Should we have a default masking regex/function?

@Juice10 @YunFeng0817 Can you take another look when you all get the chance?

billyvg avatar Jul 17 '23 21:07 billyvg

@Juice10 @YunFeng0817 something I've been playing with in a different branch:

https://github.com/pendo-io/rrweb/commit/6516f547e9b6e9d7a614305f5f87eea47f1547ce

I noticed when taking a snapshot or processing a large mutation, we'd be evaluating masking selectors for the same nodes over and over. This commit caches those results temporarily to avoid re-evaluating the selectors when the result for a given node is known already. In my testing, it seems to provide a minor improvement (~10ms faster for a 100ms snapshot). Thought it might provide a bigger boost, so that was a bit of a disappointment, though I've seen it be quite a bit faster in certain configurations.

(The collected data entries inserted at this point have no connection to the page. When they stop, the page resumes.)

### config.mk
export PLATFORM = sky130hd
export DESIGN_NAME = simeck_decryption
export DESIGN_NICKNAME = d
export VERILOG_FILES = /design/src/rtl/simeck_decryption.sv
export SDC_FILE = /design/constraint.sdc
export NUM_CORES = 1
export LEC_CHECK = 0
export ABC_AREA = 1
export CAP_MARGIN = 20
export CORE_MARGIN = 4
export CORE_UTILIZATION = 61
export CTS_CLUSTER_SIZE = 14
export DETAILED_ROUTE_END_ITERATION = 7
export GPL_TIMING_DRIVEN = 0
export PLACE_DENSITY_LB_ADDON = 0.3
export REMOVE_ABC_BUFFERS = 1
export SLEW_MARGIN = 20
export SYNTH_ARGS = -nofsm -noshare
export SYNTH_HDL_FRONTEND = slang
export SYNTH_SLANG_ARGS = --single-unit
### constraint.sdc
create_clock -name clk -period 3.42 [get_ports clk]
set_clock_uncertainty 0.2 [all_clocks]
set_input_delay 1.026 -clock clk [delete_from_list [all_inputs] [get_ports clk]]
set_output_delay 1.026 -clock clk [all_outputs]
set_load 0.02 [all_outputs]
### src/rtl/simeck_decryption.sv
// -----------------------------------------------------------------------------
// simeck_decryption
// Iterative Simeck-style 32-bit block decryptor with a 16-bit key.
// A start pulse (while idle) captures the ciphertext and key. The round-key
// schedule is then expanded into a local ROUNDS x 16 register array, one key
// per clock. The inverse Feistel rounds then run one per clock, last key first.
// The plaintext is presented with a one-cycle done pulse.
//
// Optional feature macro: SIMECK_KEYCACHE_EN
//   When defined, the last fully expanded key is remembered with a valid flag.
//   A start with a matching key skips expansion and goes straight to DECRYPT.
//
// Ports:
//   clk    in   1   clock, rising edge
//   rst    in   1   asynchronous, active-low reset
//   start  in   1   request, sampled only while idle
//   inp    in  32   ciphertext {L, R}
//   key    in  16   master key
//   out    out 32   plaintext {L, R}, held until the next done
//   busy   out  1   high while an operation is in progress
//   done   out  1   one-cycle pulse, out valid
// -----------------------------------------------------------------------------
module simeck_decryption #(
    parameter int ROUNDS = 32
) (
    input  logic        clk,
    input  logic        rst,
    input  logic        start,
    input  logic [31:0] inp,
    input  logic [15:0] key,
    output logic [31:0] out,
    output logic        busy,
    output logic        done
);

    localparam int            CW   = (ROUNDS > 1) ? $clog2(ROUNDS) : 1;
    localparam logic [CW-1:0] LAST = CW'(ROUNDS - 1);

    typedef enum logic [1:0] {S_IDLE, S_EXPAND, S_DECRYPT} state_t;

    state_t        r_state;
    state_t        w_next;
    logic [CW-1:0] r_cnt;
    logic [4:0]    r_lfsr;
    logic [15:0]   r_l;
    logic [15:0]   r_r;
    logic [15:0]   r_rk_cur;
    logic [15:0]   r_rk [ROUNDS];
    logic          w_hit;
    logic [15:0]   w_rk_next;
    logic [15:0]   w_r_next;

    function automatic logic [15:0] simeck_f(input logic [15:0] x);
        return (x & {x[10:0], x[15:11]}) ^ {x[14:0], x[15]};
    endfunction

    // Round constant 16'hFFFC ^ {15'b0, z}, with z taken from the LFSR LSB.
    assign w_rk_next = r_rk_cur ^ simeck_f(r_rk_cur) ^ {15'h7FFE, r_lfsr[0]};
    assign w_r_next  = r_l ^ simeck_f(r_r) ^ r_rk[r_cnt];

`ifdef SIMECK_KEYCACHE_EN
    logic [15:0] r_key;
    logic [15:0] r_cache_key;
    logic        r_cache_vld;
    assign w_hit = r_cache_vld && (key == r_cache_key);
`else
    assign w_hit = 1'b0;
`endif

    // State register
    always_ff @(posedge clk or negedge rst) begin
        if (!rst) r_state <= S_IDLE;
        else      r_state <= w_next;
    end

    // Next-state logic
    always_comb begin
        w_next = r_state;
        case (r_state)
            S_IDLE:    if (start) w_next = w_hit ? S_DECRYPT : S_EXPAND;
            S_EXPAND:  if (r_cnt == LAST) w_next = S_DECRYPT;
            S_DECRYPT: if (r_cnt == '0) w_next = S_IDLE;
            default:   w_next = S_IDLE;
        endcase
    end

    // Output logic
    always_comb begin
        busy = (r_state != S_IDLE);
    end

    // Datapath, key schedule and output registers
    always_ff @(posedge clk or negedge rst) begin
        if (!rst) begin
            r_cnt    <= '0;
            r_lfsr   <= '0;
            r_l      <= '0;
            r_r      <= '0;
            r_rk_cur <= '0;
            out      <= '0;
            done     <= 1'b0;
            for (int i = 0; i < ROUNDS; i++) r_rk[i] <= '0;
`ifdef SIMECK_KEYCACHE_EN
            r_key       <= '0;
            r_cache_key <= '0;
            r_cache_vld <= 1'b0;
`endif
        end else begin
            done <= 1'b0;
            case (r_state)
                S_IDLE: begin
                    if (start) begin
                        r_l      <= inp[31:16];
                        r_r      <= inp[15:0];
                        r_rk_cur <= key;
                        r_lfsr   <= 5'b11111;
                        r_cnt    <= w_hit ? LAST : '0;
`ifdef SIMECK_KEYCACHE_EN
                        r_key <= key;
                        // The array is about to be overwritten, so the cache
                        // must not be trusted until this expansion completes.
                        if (!w_hit) r_cache_vld <= 1'b0;
`endif
                    end
                end
                S_EXPAND: begin
                    // r_rk_cur always holds rk[cnt]; the next key is computed
                    // alongside so no array read is needed here.
                    r_rk[r_cnt] <= r_rk_cur;
                    r_rk_cur    <= w_rk_next;
                    r_lfsr      <= {r_lfsr[0] ^ r_lfsr[2], r_lfsr[4:1]};
                    if (r_cnt == LAST) begin
                        r_cnt <= LAST;
`ifdef SIMECK_KEYCACHE_EN
                        r_cache_key <= r_key;
                        r_cache_vld <= 1'b1;
`endif
                    end else begin
                        r_cnt <= r_cnt + CW'(1);
                    end
                end
                S_DECRYPT: begin
                    r_l <= r_r;
                    r_r <= w_r_next;
                    if (r_cnt == '0) begin
                        out  <= {r_r, w_r_next};
                        done <= 1'b1;
                    end else begin
                        r_cnt <= r_cnt - CW'(1);
                    end
                end
                default: ;
            endcase
        end
    end

endmodule

# Yosys cells after proc, flatten, opt, wreduce, memory -nomap -nowiden
# Cells that the tools add are included.
[totals]
word_cells = 97
ramBits = 0
memories = 0
input_bits = 51
reg_bits = 605
romBits = 0
output_inout_bits = 34
latch_bits = 0
[op_classes]
mul = 0
n_reduce_logical = 12
add_sub_neg = 2
n_mux = 24
n_div = 0
n_shift = 0
n_eq_ne = 7
bitwise = 10
n_lt_le_gt_ge = 2
[op_table]
columns = ["operator", "n"]
rows = [
  ["bitwise mux 512 bit", 1],
  ["two-way mux 16 bit", 6],
  ["one-hot mux 16 bit (2 select lines)", 3],
  ["bitwise XOR 16 bit", 6],
  ["binary-select mux 16 bit (select 5 bit)", 1],
  ["demux 16 bit (select 5 bit)", 1],
  ["bitwise AND 16 bit", 2],
  ["two-way mux 5 bit", 4],
  ["one-hot mux 5 bit (3 select lines)", 1],
  ["one-hot mux 5 bit (2 select lines)", 1],
  ["inequality test 2 bit, second input constant", 4],
  ["greater-or-equal comparator 6 bit, second input constant", 1],
  ["less-than comparator 6 x 1 -> 1 bit, second input constant", 1],
  ["two-way mux 2 bit", 3],
  ["inverter 5 -> 6 bit", 1],
  ["one-hot mux 2 bit (3 select lines)", 1],
  ["AND reduction 2 bit", 3],
  ["AND reduction 3 bit", 2],
  ["nonzero test 2 bit", 3],
  ["adder 5 x 1 -> 5 bit, second input constant", 1],
  ["== test 5 bit, second input constant", 1],
  ["logical NOT 5 bit", 1],
  ["subtractor 5 x 1 -> 5 bit, second input constant", 1],
  ["nonzero test 3 bit", 1],
  ["other kinds (6)", 7],
]

# Depth between registers and ports, before layout
# Gate-level depths: netlist of run 1.
[logic_depth]
ltp_word = 6
ltp_mapped = 15
ltp_nobuf = 13

# Worst setup path after synthesis of run 1
# OpenSTA, ideal clock, no wires.
[synth_path]
kind = "input port to flip-flop"
from = "in start"
to = "reg r_rk_cur[10]"
arrival_ns = 1.932
n_path_buf = 1
path_stages = 7
slack_ns = 1.155
path_cell_list = "nor2_1 nor2_1 nor2_1 inv_2 buf_2 o221ai_1 o21ai_0"
[synth_between]
elab_chain_cells = 2
[synth_rtl]
columns = ["element", "line", "rtl"]
rows = [
  ["from (decl)", "28", "input logic start,"],
  ["inequality test 2 bit (no line)", "n/a", ""],
  ["AND reduction 2 bit (no line)", "n/a", ""],
  ["to (signal assigned)", "115", "r_rk_cur <= key;"],
  ["to (signal assigned)", "130", "r_rk_cur <= w_rk_next;"],
  ["to (decl)", "47", "logic [15:0] r_rk_cur;"],
]
# No other way between the ends.
# A chain may end at the register's enable or synchronous reset.

# Final worst setup path of run 1
[layout_path]
from = "reg r_state[1]"
to = "out busy"
[layout_between]
elab_chain_cells = 1
[layout_rtl]
columns = ["element", "line", "rtl"]
rows = [
  ["from (decl)", "41", "state_t r_state;"],
  ["from (signal assigned)", "73", "else r_state <= w_next;"],
  ["nonzero test 2 bit", "89", "busy = (r_state != S_IDLE);"],
  ["to (decl)", "32", "output logic busy,"],
]
# No other way between the ends.

==> run_results.csv, run 1 <==
group,metric,value,unit
synthesis,async_flop_share,1.00,
synthesis,ys_types,31,
layout,area_growth,13.2,%
global_routing,grt_max_degree,102,
worst_setup_path,end_kind,"primary output",
clock_network,numCtsBuffers,61,
clock_network,cts.htree.levels,2,
global_routing,grt_usage,0.314,
layout,fin_nets,4125,
power_and_ir_drop,p_sw,10.6,mW
power_and_ir_drop,p_sw_frac,0.399,
route,routed_wl,84700,µm
sta,final-max-slew-violation-count,0,
sta,relSlewSlack,0.231,
layout,final_common_cell,"nand2_1",
power_and_ir_drop,power.internal,16.1,mW
power_and_ir_drop,pwr-share-seq,0.350,
sta,finalSetupTns,0,ns
sta,period_needed,3.36,ns
synthesis,synth_cells,4150,
synthesis,syn_avg_cell_area,7.25,µm²
worst_setup_path,r2r_cells,9,
synthesis,yosysWarnings,0,
sta,final-setup-viol-count,0,
floorplanning,die_x,230,µm
synthesis,syn_area,0.0301,mm²
sta,fin_crit_sh,0.983,
route,drt-wirelength-per-cell,17.7,µm
floorplanning,rows,81,
sta,worstMarginPinSlew,1.15,ns
worst_setup_path,critPathLaunchType,"register",
route,drtPass1Iterations,6,
clock_network,clkSlewWorstSetupHoldPaths,0.06,ns
min_path,hold_path.class,"primary input to async pin",
worst_setup_path,arrival,2.14,ns
global_routing,antenna_found_initial,2,
layout,final_cell_mix,"nand2_1, dfrtp_1, o21ai_0, inv_1, nand3_1",
global_routing,grt-ovfl-total,0,
place,place_congestion,0.828,
floorplanning,die_h,230,µm
route,drtIter0Drc,2909,
power_and_ir_drop,p_leak,17.0,nW
worst_setup_path,crit_required,2.19,ns
route,ant_nets,0,
clock_network,cts_tree,"built",
power_and_ir_drop,powerDensity,783,mW/mm²
synthesis,seq_area_frac_synth,0.503,
floorplanning,initial_core_util,0.616,
global_routing,grt_pass1_vias,25000,
clock_network,cts_sinks,605,
layout,utilization,0.698,
global_routing,grt_first_pass_wirelength,133000,µm
layout,drive_gt1_frac,0.0547,
clock_network,clock_path_buffers,3,
layout,n_antenna_cell,0,
floorplanning,io_pins,85,
synthesis,synth_edf_count,0,
floorplanning,core,0.0488,mm²
worst_setup_path,critPathMaxFanout,4,
power_and_ir_drop,peakVddDrop,819,µV
floorplanning,die_area,0.0530,mm²
route,routed_via_density,5.52,
power_and_ir_drop,p_clk_frac,0.273,
sta,fmax,297,MHz
clock_network,cts_hold_buf,0,
power_and_ir_drop,combPwrFrac,0.377,
run,max_cap_violations,0,
clock_network,clk_latency,0.63,ns
synthesis,synth_ff_type,"dfrtp_1",
worst_setup_path,worst-setup-path-type,"register to primary output",
route,drcViolationCount,0,
clock_network,clock-root-buffer,"clkbuf_16",
layout,fill_cells,3885,
place,port_buffers,84,
synthesis,ys_ff_latch,605,
outcome,outcome,"completed",
place,dp_hpwl,48500,µm
route,dr_total_vias,26400,
sta,hold_viol,0,
sta,rsz0062_at_grt,"false",
final timing paths:
check | startpoint | to | slack [ns]
max in group asynchronous | rst | out[20] | 1.63
min in group clk | out[30] | out[30] | 0.28
worst min register to register | out[30] | out[30] | 0.28
worst max-delay path | r_state[1] | busy | 0.06
worst max register to register | r_cnt[1] | r_cnt[1] | 0.10
worst min-delay path | rst | r_rk[199] | 0.06
critical path: stages (launching register included):
cell and delay (ns):
dfrtp_1 0.42, inv_1 0.10, ha_1 0.22, inv_1 0.15, clkdlybuf4s50_1 0.63
cell usage after synthesis (6+ instances only):
library cell,number,area [µm²]
a21oi_1,8,40.0
a31oi_1,16,100
buf_2,87,435
buf_6,8,90.1
clkbuf_1,175,657
dfrtp_1,605,15100
ha_1,10,125
inv_1,511,1920
inv_2,6,22.5
nand2_1,1707,6410
nand3_1,261,1310
nor2_1,137,514
o21ai_0,528,2640
o21ai_1,6,30.0
o221ai_1,15,131
xnor2_1,17,149
xor2_1,19,166
power by group through the flow:
stage,clock network [mW],logic (mW),registers [mW]
after global routing,7.67,11.1,9.48
after detailed placement,0,9.26,9.46
after floorplan,0,6.04,9.56
after global placement,0,8.45,9.70
after CTS,7.33,9.71,9.34
final,7.29,10.1,9.35
kinds of logic (layout without fill, tap and decap cells):
| kind of cell | Yosys count | after routing | synth area share |
|---|---|---|---|
| and+or+nand+nor | 2117 | 2117 | 0.276 |
| buffers and inverters | 796 | 759 | 0.106 |
| DFF | 605 | 605 | 0.503 |
| AOI/OAI and AO/OA | 586 | 586 | 0.101 |
| xor gates and xnor gates | 36 | 36 | 0.0105 |
| adders and majority gates | 10 | 10 | 0.00416 |
metal layers:
layer | vias up | GRT usage | wire length [µm]
met5 | - | 0 | 13
met4 | 2 | 0.149 | 4310
met3 | 293 | 0.0605 | 7300
met2 | 1066 | 0.510 | 39600
met1 | 12500 | 0.411 | 33500
li1 | 12500 | - | -
per-stage QoR:
step                      instance area (µm²)  total power [mW]  worst slack [ns]  instances  hold slack [ns]
after global routing                    34100              28.3           0.00584       4777           0.0804
after global placement                  30500              18.2            -25.82       4621            0.264
after CTS                               33900              26.4          -0.00850       4769           0.0500
final                                   34100              26.7            0.0571       4777           0.0605
after detailed placement                31300              18.7            -0.713       4650            0.265
after floorplan                         28900              15.6             -9.25       3873            0.253
sequential cells by signal (all words and copies together) (netlist names):
name,count
r_r,16
r_l,16
r_rk,512
r_rk_cur,16
done,1
r_lfsr,5
r_state,2
out,32
r_cnt,5
area by class of cell:
cell class	count	area [µm²]	share of cell area
flip-flops and latches	605	15100	0.444
multi-input cells	2749	12100	0.355
inverters	519	2010	0.0588
clock buffers	89	1850	0.0544
repair buffers	127	1800	0.0527
well taps	664	831	0.0244
clock inverters	23	348	0.0102
repair inverters	1	8.76	0.000257
repair_timing:
action	in CTS	in global routing
hold endpoints to repair	0	0
buffers inserted	2	4
pin swaps	0	1
gates cloned	5	2
resized for setup	56	17
setup endpoints to repair	390	357
No activity file was read; power rests on OpenSTA's default activity.
==> run 2: changes to the inputs <==
--- a/config.mk
+++ b/config.mk
@@ -12,6 +12,7 @@
 export CTS_CLUSTER_SIZE = 14
 export DETAILED_ROUTE_END_ITERATION = 7
 export GPL_TIMING_DRIVEN = 0
+export HOLD_SLACK_MARGIN = 0.15
 export PLACE_DENSITY_LB_ADDON = 0.3
 export REMOVE_ABC_BUFFERS = 1
 export SLEW_MARGIN = 20
==> constraint.sdc (replaced) <==
create_clock -name clk -period 3.6 [get_ports clk]
set_clock_uncertainty 0.2 [all_clocks]
set_input_delay 1.08 -clock clk [delete_from_list [all_inputs] [get_ports clk]]
set_output_delay 1.08 -clock clk [all_outputs]
set_load 0.02 [all_outputs]
==> run_results.csv, run 2 (synthesis results as in run 1) <==
group,metric,value,unit
power_and_ir_drop,p_clk_frac,0.275,
clock_network,cts_sinks,605,
sta,final-max-slew-violation-count,0,
layout,final_cell_mix,"nand2_1, dfrtp_1, o21ai_0, inv_1, nand3_1",
power_and_ir_drop,pwr-share-seq,0.353,
floorplanning,die_area,0.0530,mm²
clock_network,cts_tree,"built",
layout,fin_nets,4121,
power_and_ir_drop,p_sw_frac,0.397,
sta,period_needed,3.66,ns
route,drtPass1Iterations,6,
clock_network,cts.htree.levels,2,
sta,rsz0062_at_grt,"true",
place,dp_hpwl,48500,µm
run,max_cap_violations,0,
route,drt-wirelength-per-cell,17.4,µm
sta,final-setup-viol-count,41,
floorplanning,die_x,230,µm
global_routing,grt_usage,0.312,
route,dr_total_vias,26200,
worst_setup_path,critPathMaxFanout,73,
floorplanning,die_h,230,µm
route,routed_wl,83100,µm
worst_setup_path,worst-setup-path-type,"register to register",
layout,area.sequential,0.0151,mm²
place,place_congestion,0.828,
sta,hold_viol,0,
global_routing,grt_pass1_vias,24900,
global_routing,grt_max_degree,102,
layout,largest_register_ffs,512,
route,routed_via_density,5.50,
layout,top_register,"r_rk",
clock_network,clkSlewWorstSetupHoldPaths,0.06,ns
power_and_ir_drop,power.internal,15.2,mW
power_and_ir_drop,powerDensity,743,mW/mm²
worst_setup_path,crit_start,"r_cnt[1]",
route,drcViolationCount,0,
worst_setup_path,reg2reg_slack,-0.06,ns
layout,fill_cells,3939,
layout,fin_area,0.0339,mm²
worst_setup_path,r2r_cells,9,
route,drtIter0Drc,3111,
outcome,violations,"negative setup slack",
power_and_ir_drop,combPwrFrac,0.371,
layout,area_growth,12.5,%
sta,worstMarginPinSlew,1.10,ns
power_and_ir_drop,p_sw,10.0,mW
outcome,outcome,"complete, but fails checks",
floorplanning,core,0.0488,mm²
worst_setup_path,crit_end,"r_rk[422]",
worst_setup_path,end_kind,"register",
min_path,min_from,"out[30]",
worst_setup_path,crit_required,3.86,ns
sta,layout_setup_ws,-0.0631,ns
place,place_ws,-0.533,ns
worst_setup_path,critPathLaunchType,"register",
place,placedInstanceArea,0.0313,mm²
sta,fin_crit_sh,1.02,
route,ant_nets,0,
power_and_ir_drop,peakVddDrop,770,µV
global_routing,grt-ovfl-total,0,
layout,top_regs,"r_rk: 512 flops, out: 32 flops",
clock_network,clock-root-buffer,"clkbuf_16",
worst_setup_path,arrival,3.92,ns
global_routing,antenna_found_initial,0,
place,port_buffers,84,
sta,hold_ws,0.277,ns
floorplanning,rows,81,
power_and_ir_drop,p_leak,16.8,nW
floorplanning,io_pins,85,
worst_setup_path,worstReg2RegEnd,"r_rk[422]",
layout,final_common_cell,"nand2_1",
floorplanning,initial_core_util,0.616,
worst_setup_path,r2r-start,"r_cnt[1]",
layout,drive_gt1_frac,0.0516,
layout,multi_input_area,0.0120,mm²
clock_network,clock_path_buffers,3,
sta,relSlewSlack,0.259,
clock_network,numCtsBuffers,61,
sta,fmax,273,MHz
layout,n_antenna_cell,0,
clock_network,clk_latency,0.63,ns
global_routing,grt_first_pass_wirelength,132000,µm
min_path,hold_path.class,"register to register",
==> run 2: cell types whose count changed in the layout (fill, tap and decap cells not counted), moves of 2 or more <==
cell	change
nand2_4	-13
nand2_2	+12
nor2_1	+5
buf_16	-3
nor2_4	-3
clkinvlp_4	-2
inv_1	+2
nor2_2	-2
==> run 2: worst min path at each step <==
| stage | cells after the start | slack, ns | to |
|---|---|---|---|
| finish | 2 | 0.28 | out[30] |
| global route | 2 | 0.30 | out[12] |
| CTS | 2 | 0.28 | out[30] |
| detailed placement | 2 | 0.26 | out[25] |
| global placement | 2 | 0.26 | out[6] |
| floorplan | 2 | 0.25 | r_rk[100] |
==> run 2: what timing repair did <==
| item | CTS | global route |
|---|---|---|
| cloned | 3 | 2 |
| endpoints found under the hold margin | 37 | 0 |
| setup endpoints to repair | 390 | 284 |
| setup buffers | 1 | 2 |
| pin swaps | 0 | 0 |
| hold buffers | 1 | 0 |
| resized for setup | 33 | 11 |
==> run 2: power by group through the flow <==
stage	Sequential, mW	Clock [mW]	Combinational (mW)
global route	9.03	7.28	10.4
finish	8.90	6.93	9.35
global placement	9.23	0	8.13
floorplan	9.08	0	5.74
CTS	8.87	6.96	9.07
detailed placement	8.99	0	8.79
==> run 2: cell type report <==
cell class / instances / share of cell area
sequential: 605 / 0.447
multi-input combinational: 2749 / 0.354
inverter: 519 / 0.0588
clock buffer: 89 / 0.0547
timing repair buffer: 123 / 0.0499
tap: 664 / 0.0245
clock inverter: 23 / 0.0103
timing repair inverter: 1 / 0.000259
==> run 2: per-layer routing <==
metal  part of all wire  GRT usage
met5                  0          0
met3              0.087     0.0700
met4              0.050      0.147
met1               0.40      0.405
met2               0.46      0.503
==> run 2: critical path, stage by stage, from the launching register on <==
cell     delay (ns)
dfrtp_4        0.67
buf_16         0.29
inv_8          0.31
buf_16         0.36
ha_1           0.23
nand2_1        0.11
inv_1          0.39
nand2_2        0.50
nand2_1        0.19
o21ai_0        0.12
==> run 2: stage by stage <==
| stage | setup TNS, ns | cells | total power [mW] | utilization |
|---|---|---|---|---|
| floorplan | -3379.18 | 3873 | 14.8 | - |
| global placement | - | 4621 | 17.4 | 0.625 |
| detailed placement | -110.87 | 4650 | 17.8 | 0.640 |
| CTS | -14.39 | 4767 | 24.9 | 0.690 |
| global route | -14.70 | 4773 | 26.7 | 0.694 |
| finish | -0.828 | 4773 | 25.2 | 0.694 |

Not sure my approach here is the best/cleanest, but figured I'd throw it out there in case performance concerns are still a sticking point on this PR.

mdellanoce avatar Aug 25 '23 16:08 mdellanoce

I haven't read this PR in detail, but one idea could be that maskDistance be passed down the call chain (and incremented at each level) like the boolean needsMask is passed down in #1349 (✓that is merged to trunk now)

although some sort of distanceToMatch would likely still be needed for checking whether a mask is needed in a newly added node from a mutation

eoghanmurray avatar Nov 17 '23 17:11 eoghanmurray

So https://github.com/rrweb-io/rrweb/pull/1349 is merged now which I wrote before being aware of this PR; it fixes performance problems with the prior approach namely the constant looking back up the tree when recursing during full snapshot. The approach from that PR should render the need for caching moot, as each node should only be checked once (with the exception of mutations, where you always need to look back up the tree after insertion)

I've tried to rebase this PR based on that, but the merge is non-trivial, but I might be able to do it given half a day.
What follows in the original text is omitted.